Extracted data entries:
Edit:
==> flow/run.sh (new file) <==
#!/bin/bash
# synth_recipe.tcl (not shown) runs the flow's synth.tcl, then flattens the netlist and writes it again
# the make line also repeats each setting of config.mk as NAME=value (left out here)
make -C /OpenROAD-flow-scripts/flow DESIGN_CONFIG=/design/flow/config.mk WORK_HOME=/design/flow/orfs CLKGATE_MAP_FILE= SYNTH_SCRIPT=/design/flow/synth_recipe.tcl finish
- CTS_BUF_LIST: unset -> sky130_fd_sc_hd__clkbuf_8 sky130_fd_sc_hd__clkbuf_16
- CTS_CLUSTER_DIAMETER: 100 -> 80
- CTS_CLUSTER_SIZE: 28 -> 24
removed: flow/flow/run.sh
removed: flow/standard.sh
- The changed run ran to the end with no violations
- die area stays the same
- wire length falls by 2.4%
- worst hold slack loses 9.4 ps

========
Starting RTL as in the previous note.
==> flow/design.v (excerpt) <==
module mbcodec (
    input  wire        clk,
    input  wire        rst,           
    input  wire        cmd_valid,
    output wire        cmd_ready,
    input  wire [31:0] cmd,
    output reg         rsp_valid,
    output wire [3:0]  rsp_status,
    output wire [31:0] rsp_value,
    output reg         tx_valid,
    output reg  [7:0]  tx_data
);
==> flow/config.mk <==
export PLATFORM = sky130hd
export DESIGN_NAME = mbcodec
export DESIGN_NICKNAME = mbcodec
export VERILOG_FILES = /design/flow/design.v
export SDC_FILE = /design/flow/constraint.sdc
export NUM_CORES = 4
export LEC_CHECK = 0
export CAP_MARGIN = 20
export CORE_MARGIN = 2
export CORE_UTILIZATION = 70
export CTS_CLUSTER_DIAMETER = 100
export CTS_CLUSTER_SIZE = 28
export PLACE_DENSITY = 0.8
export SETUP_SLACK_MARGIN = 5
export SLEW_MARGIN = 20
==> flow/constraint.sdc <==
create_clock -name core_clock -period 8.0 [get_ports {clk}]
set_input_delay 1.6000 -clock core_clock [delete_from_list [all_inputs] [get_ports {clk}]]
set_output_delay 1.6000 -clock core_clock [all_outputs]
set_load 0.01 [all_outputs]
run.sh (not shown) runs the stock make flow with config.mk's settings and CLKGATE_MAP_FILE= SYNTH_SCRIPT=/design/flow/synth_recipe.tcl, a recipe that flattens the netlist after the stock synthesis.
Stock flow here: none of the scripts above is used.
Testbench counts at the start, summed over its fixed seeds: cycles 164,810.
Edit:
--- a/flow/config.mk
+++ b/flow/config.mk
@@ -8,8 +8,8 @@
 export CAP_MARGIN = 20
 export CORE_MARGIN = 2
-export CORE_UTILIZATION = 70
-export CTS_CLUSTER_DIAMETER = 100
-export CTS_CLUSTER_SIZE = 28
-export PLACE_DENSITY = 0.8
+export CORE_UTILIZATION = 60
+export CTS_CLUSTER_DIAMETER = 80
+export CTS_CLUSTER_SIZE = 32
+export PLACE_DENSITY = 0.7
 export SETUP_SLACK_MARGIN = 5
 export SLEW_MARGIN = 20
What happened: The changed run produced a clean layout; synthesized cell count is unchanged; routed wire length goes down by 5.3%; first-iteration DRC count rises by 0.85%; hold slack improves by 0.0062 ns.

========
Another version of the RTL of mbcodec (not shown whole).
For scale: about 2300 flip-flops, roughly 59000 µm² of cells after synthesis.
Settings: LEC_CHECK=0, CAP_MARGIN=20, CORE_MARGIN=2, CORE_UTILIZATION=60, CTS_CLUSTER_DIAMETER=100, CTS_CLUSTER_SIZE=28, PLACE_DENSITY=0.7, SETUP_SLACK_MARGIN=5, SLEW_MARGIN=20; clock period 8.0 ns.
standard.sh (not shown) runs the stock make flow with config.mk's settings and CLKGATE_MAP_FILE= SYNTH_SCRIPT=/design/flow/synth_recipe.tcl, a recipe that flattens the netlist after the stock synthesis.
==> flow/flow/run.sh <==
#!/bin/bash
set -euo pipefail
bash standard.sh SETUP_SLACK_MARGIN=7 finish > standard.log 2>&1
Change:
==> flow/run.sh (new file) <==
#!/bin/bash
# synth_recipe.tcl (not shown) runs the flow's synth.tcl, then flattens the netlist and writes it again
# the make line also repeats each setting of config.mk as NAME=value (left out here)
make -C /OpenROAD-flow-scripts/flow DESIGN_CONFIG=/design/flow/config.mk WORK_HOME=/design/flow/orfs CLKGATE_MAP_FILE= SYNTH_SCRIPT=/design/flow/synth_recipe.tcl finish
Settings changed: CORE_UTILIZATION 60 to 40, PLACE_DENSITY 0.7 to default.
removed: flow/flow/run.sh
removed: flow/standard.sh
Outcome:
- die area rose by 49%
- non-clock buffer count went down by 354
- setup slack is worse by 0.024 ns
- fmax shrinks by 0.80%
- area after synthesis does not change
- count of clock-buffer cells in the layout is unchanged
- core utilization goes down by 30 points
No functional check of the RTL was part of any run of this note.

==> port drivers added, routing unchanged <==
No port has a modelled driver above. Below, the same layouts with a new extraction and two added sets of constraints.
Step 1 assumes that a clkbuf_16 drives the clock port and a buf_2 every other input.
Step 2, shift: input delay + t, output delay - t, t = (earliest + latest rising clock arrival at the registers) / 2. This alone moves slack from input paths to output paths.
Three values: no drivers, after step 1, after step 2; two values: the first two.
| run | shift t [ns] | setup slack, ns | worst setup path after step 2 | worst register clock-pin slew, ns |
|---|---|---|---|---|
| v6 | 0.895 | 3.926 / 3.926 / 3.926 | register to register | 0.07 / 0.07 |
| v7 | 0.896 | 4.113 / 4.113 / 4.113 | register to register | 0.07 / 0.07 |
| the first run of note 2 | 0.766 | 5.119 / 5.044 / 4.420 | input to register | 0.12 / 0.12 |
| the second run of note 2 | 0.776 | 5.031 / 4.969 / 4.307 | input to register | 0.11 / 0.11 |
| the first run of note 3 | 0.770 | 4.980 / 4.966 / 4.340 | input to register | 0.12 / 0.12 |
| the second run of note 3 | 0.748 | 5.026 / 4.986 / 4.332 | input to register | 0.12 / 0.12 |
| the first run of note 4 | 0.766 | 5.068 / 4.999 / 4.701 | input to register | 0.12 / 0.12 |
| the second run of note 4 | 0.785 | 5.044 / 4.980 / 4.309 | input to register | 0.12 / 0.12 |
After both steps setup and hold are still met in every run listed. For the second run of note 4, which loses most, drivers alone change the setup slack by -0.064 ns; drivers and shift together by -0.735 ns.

THE PROBLEM: The data above should be copied exactly, with no line omitted.

WRITTEN RESPONSE:
Edit:
==> flow/run.sh (new file) <==
#!/bin/bash
# synth_recipe.tcl (not shown) runs the flow's synth.tcl, then flattens the netlist and writes it again
# the make line also repeats each setting of config.mk as NAME=value (left out here)
make -C /OpenROAD-flow-scripts/flow DESIGN_CONFIG=/design/flow/config.mk WORK_HOME=/design/flow/orfs CLKGATE_MAP_FILE= SYNTH_SCRIPT=/design/flow/synth_recipe.tcl finish
- CTS_BUF_LIST: unset -> sky130_fd_sc_hd__clkbuf_8 sky130_fd_sc_hd__clkbuf_16
- CTS_CLUSTER_DIAMETER: 100 -> 80
- CTS_CLUSTER_SIZE: 28 -> 24
removed: flow/flow/run.sh
removed: flow/standard.sh
- The changed run ran to the end with no violations
- die area stays the same
- wire length falls by 2.4%
- worst hold slack loses 9.4 ps

========
Starting RTL as in the previous note.
==> flow/design.v (excerpt) <==
module mbcodec (
    input  wire        clk,
    input  wire        rst,           
    input  wire        cmd_valid,
    output wire        cmd_ready,
    input  wire [31:0] cmd,
    output reg         rsp_valid,
    output wire [3:0]  rsp_status,
    output wire [31:0] rsp_value,
    output reg         tx_valid,
    output reg  [7:0]  tx_data
);
==> flow/config.mk <==
export PLATFORM = sky130hd
export DESIGN_NAME = mbcodec
export DESIGN_NICKNAME = mbcodec
export VERILOG_FILES = /design/flow/design.v
export SDC_FILE = /design/flow/constraint.sdc
export NUM_CORES = 4
export LEC_CHECK = 0
export CAP_MARGIN = 20
export CORE_MARGIN = 2
export CORE_UTILIZATION = 70
export CTS_CLUSTER_DIAMETER = 100
export CTS_CLUSTER_SIZE = 28
export PLACE_DENSITY = 0.8
export SETUP_SLACK_MARGIN = 5
export SLEW_MARGIN = 20
==> flow/constraint.sdc <==
create_clock -name core_clock -period 8.0 [get_ports {clk}]
set_input_delay 1.6000 -clock core_clock [delete_from_list [all_inputs] [get_ports {clk}]]
set_output_delay 1.6000 -clock core_clock [all_outputs]
set_load 0.01 [all_outputs]
run.sh (not shown) runs the stock make flow with config.mk's settings and CLKGATE_MAP_FILE= SYNTH_SCRIPT=/design/flow/synth_recipe.tcl, a recipe that flattens the netlist after the stock synthesis.
Stock flow here: none of the scripts above is used.
Testbench counts at the start, summed over its fixed seeds: cycles 164,810.
Edit:
--- a/flow/config.mk
+++ b/flow/config.mk
@@ -8,8 +8,8 @@
 export CAP_MARGIN = 20
 export CORE_MARGIN = 2
-export CORE_UTILIZATION = 70
-export CTS_CLUSTER_DIAMETER = 100
-export CTS_CLUSTER_SIZE = 28
-export PLACE_DENSITY = 0.8
+export CORE_UTILIZATION = 60
+export CTS_CLUSTER_DIAMETER = 80
+export CTS_CLUSTER_SIZE = 32
+export PLACE_DENSITY = 0.7
 export SETUP_SLACK_MARGIN = 5
 export SLEW_MARGIN = 20
What happened: The changed run produced a clean layout; synthesized cell count is unchanged; routed wire length goes down by 5.3%; first-iteration DRC count rises by 0.85%; hold slack improves by 0.0062 ns.

========
Another version of the RTL of mbcodec (not shown whole).
For scale: about 2300 flip-flops, roughly 59000 µm² of cells after synthesis.
Settings: LEC_CHECK=0, CAP_MARGIN=20, CORE_MARGIN=2, CORE_UTILIZATION=60, CTS_CLUSTER_DIAMETER=100, CTS_CLUSTER_SIZE=28, PLACE_DENSITY=0.7, SETUP_SLACK_MARGIN=5, SLEW_MARGIN=20; clock period 8.0 ns.
standard.sh (not shown) runs the stock make flow with config.mk's settings and CLKGATE_MAP_FILE= SYNTH_SCRIPT=/design/flow/synth_recipe.tcl, a recipe that flattens the netlist after the stock synthesis.
==> flow/flow/run.sh <==
#!/bin/bash
set -euo pipefail
bash standard.sh SETUP_SLACK_MARGIN=7 finish > standard.log 2>&1
Change:
==> flow/run.sh (new file) <==
#!/bin/bash
# synth_recipe.tcl (not shown) runs the flow's synth.tcl, then flattens the netlist and writes it again
# the make line also repeats each setting of config.mk as NAME=value (left out here)
make -C /OpenROAD-flow-scripts/flow DESIGN_CONFIG=/design/flow/config.mk WORK_HOME=/design/flow/orfs CLKGATE_MAP_FILE= SYNTH_SCRIPT=/design/flow/synth_recipe.tcl finish
Settings changed: CORE_UTILIZATION 60 to 40, PLACE_DENSITY 0.7 to default.
removed: flow/flow/run.sh
removed: flow/standard.sh
Outcome:
- die area rose by 49%
- non-clock buffer count went down by 354
- setup slack is worse by 0.024 ns
- fmax shrinks by 0.80%
- area after synthesis does not change
- count of clock-buffer cells in the layout is unchanged
- core utilization goes down by 30 points
No functional check of the RTL was part of any run of this note.

==> port drivers added, routing unchanged <==
No port has a modelled driver above. Below, the same layouts with a new extraction and two added sets of constraints.
Step 1 assumes that a clkbuf_16 drives the clock port and a buf_2 every other input.
Step 2, shift: input delay + t, output delay - t, t = (earliest + latest rising clock arrival at the registers) / 2. This alone moves slack from input paths to output paths.
Three values: no drivers, after step 1, after step 2; two values: the first two.
| run | shift t [ns] | setup slack, ns | worst setup path after step 2 | worst register clock-pin slew, ns |
|---|---|---|---|---|
| v6 | 0.895 | 3.926 / 3.926 / 3.926 | register to register | 0.07 / 0.07 |
| v7 | 0.896 | 4.113 / 4.113 / 4.113 | register to register | 0.07 / 0.07 |
| the first run of note 2 | 0.766 | 5.119 / 5.044 / 4.420 | input to register | 0.12 / 0.12 |
| the second run of note 2 | 0.776 | 5.031 / 4.969 / 4.307 | input to register | 0.11 / 0.11 |
| the first run of note 3 | 0.770 | 4.980 / 4.966 / 4.340 | input to register | 0.12 / 0.12 |
| the second run of note 3 | 0.748 | 5.026 / 4.986 / 4.332 | input to register | 0.12 / 0.12 |
| the first run of note 4 | 0.766 | 5.068 / 4.999 / 4.701 | input to register | 0.12 / 0.12 |
| the second run of note 4 | 0.785 | 5.044 / 4.980 / 4.309 | input to register | 0.12 / 0.12 |
After both steps setup and hold are still met in every run listed. For the second run of note 4, which loses most, drivers alone change the setup slack by -0.064 ns; drivers and shift together by -0.735 ns.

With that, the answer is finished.